Circulating monocytes were enriched by Rosette Sep, according to the manufacturer’s instructions. The purity of the CD14+ monocytes in all cases was greater than 90%. The binding and uptake of EVs and EV-ICs stained with 2 μM CFSE by monocyte subsets and phagocytes after 24 h of culture were performed at a ratio of 1:3 (cell: EVs) as reported19. To estimate the mean fluorescence intensity (MFI) of cells that internalized EVs, the samples were acquired on a flow cytometer in the presence or absence of 0.01% v/v trypan blue to quench the green fluorescence of surface-bound EVs.

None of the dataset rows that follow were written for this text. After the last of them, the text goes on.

--- src/rtl/adc_seq_pkg.sv ---
package adc_seq_pkg;

  typedef enum logic [1:0] {
    PM_RUN  = 2'd0,
    PM_HALT = 2'd1,
    PM_IDLE = 2'd2,
    PM_STOP = 2'd3
  } pwr_mode_e;

  localparam logic [3:0] A_CTRL = 4'd0;
  localparam logic [3:0] A_CFG  = 4'd1;
  localparam logic [3:0] A_RES0 = 4'd2;
  localparam logic [3:0] A_CNT  = 4'd10;
  localparam logic [3:0] A_STAT = 4'd11;

  // Conversion length in clock cycles for a time-select code.
  function automatic int unsigned conv_cycles(input int unsigned code,
                                              input int unsigned step);
    return (code + 1) * step;
  endfunction

  // Idle and stop both freeze the converter clock.
  function automatic logic clk_frozen(input logic [1:0] mode);
    return (mode == PM_IDLE) || (mode == PM_STOP);
  endfunction

endpackage

--- src/rtl/trig_arbiter.sv ---
module trig_arbiter #(
  parameter int NCH = 8,
  localparam int CHW = $clog2(NCH)
) (
  input  logic [NCH-1:0] req,
  output logic [NCH-1:0] grant,
  output logic [CHW-1:0] idx,
  output logic           any
);

  for (genvar i = 0; i < NCH; i++) begin : g_gnt
    if (i == 0) begin : g_first
      assign grant[i] = req[i];
    end else begin : g_rest
      assign grant[i] = req[i] & ~|req[i-1:0];
    end
  end

  always_comb begin
    idx = '0;
    for (int i = NCH - 1; i >= 0; i--) begin
      if (req[i]) idx = CHW'(i);
    end
  end

  assign any = |req;

endmodule

--- src/rtl/conv_timer.sv ---
module conv_timer #(
  parameter int CW = 8
) (
  input  logic          clk,
  input  logic          rst_n,
  input  logic          start,
  input  logic          run,
  input  logic          clear,
  input  logic [CW-1:0] len,
  output logic          done,
  output logic [CW-1:0] cnt
);

  assign done = run && (cnt == len - 1'b1);

  always_ff @(posedge clk or negedge rst_n) begin
    if (!rst_n)              cnt <= '0;
    else if (start || clear) cnt <= '0;
    else if (run && !done)   cnt <= cnt + 1'b1;
  end

endmodule

--- src/rtl/result_bank.sv ---
module result_bank #(
  parameter int NCH = 8,
  parameter int DW  = 10,
  localparam int CHW = $clog2(NCH)
) (
  input  logic           clk,
  input  logic           rst_n,
  input  logic           wr_en,
  input  logic [CHW-1:0] wr_ch,
  input  logic [DW-1:0]  wr_data,
  input  logic           wr_valid,
  input  logic [CHW-1:0] rd_ch,
  output logic [DW:0]    rd_word
);

  logic [DW-1:0] dat_arr [NCH];
  logic          vld_arr [NCH];

  for (genvar c = 0; c < NCH; c++) begin : g_slot
    always_ff @(posedge clk or negedge rst_n) begin
      if (!rst_n) begin
        dat_arr[c] <= '0;
        vld_arr[c] <= 1'b0;
      end else if (wr_en && wr_ch == CHW'(c)) begin
        dat_arr[c] <= wr_data;
        vld_arr[c] <= wr_valid;
      end
    end
  end

  assign rd_word = {vld_arr[rd_ch], dat_arr[rd_ch]};

endmodule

Approximately 1.2 × 105 monocytes were cultured as we previously described54. Briefly, the cells were adhered in RPMI-1640-GlutaMAX with 0.5% inactivated autologous serum-depleted of EVs (iSA-f)19. Then, the cells were incubated in RPMI-1640 with 10% iSA-f in the presence or absence of EVs and EV-ICs for 120 hours. The supernatants were collected and frozen at −20 °C until cytokine assessment by CBA.

Data analysis

Comparisons among the RA groups’ patients and HCs were performed by Kruskal–Wallis test and Dunn’s post-hoc test (data as median ± interquartile range). Comparisons of more than one variable were performed by using ANOVA-II and Bonferroni post-hoc test (data as mean ± standard deviation). Statistical significance was set at p ≤ 0.05; *p ≤ 0.05, **p ≤ 0.01, ***p ≤ 0.001, and ****p ≤ 0.0001. Correlations were made by determining the Spearman’s rank coefficient with a 95% confidence interval. To illustrate the variations in size and content of EVs, t-SNE analysis was applied, with perplexity set to 100, and down sampling to 50,000; t-SNE plots were colored according to the expression of chosen channels by using ACCENSE 0.0.5-beta software55. The gating analyses, cells/EV frequencies, and MFI were estimated by using FlowJo 10.2 software. The statistical analysis was performed by using GraphPad Prism version 7.2 (GraphPad Soft-ware Inc., San Diego, CA). Multivariate discriminant analysis and PCA were performed by using Statgraphics X64 Centurion XVI (Statpoint Technologies, Warrenton, VA, USA).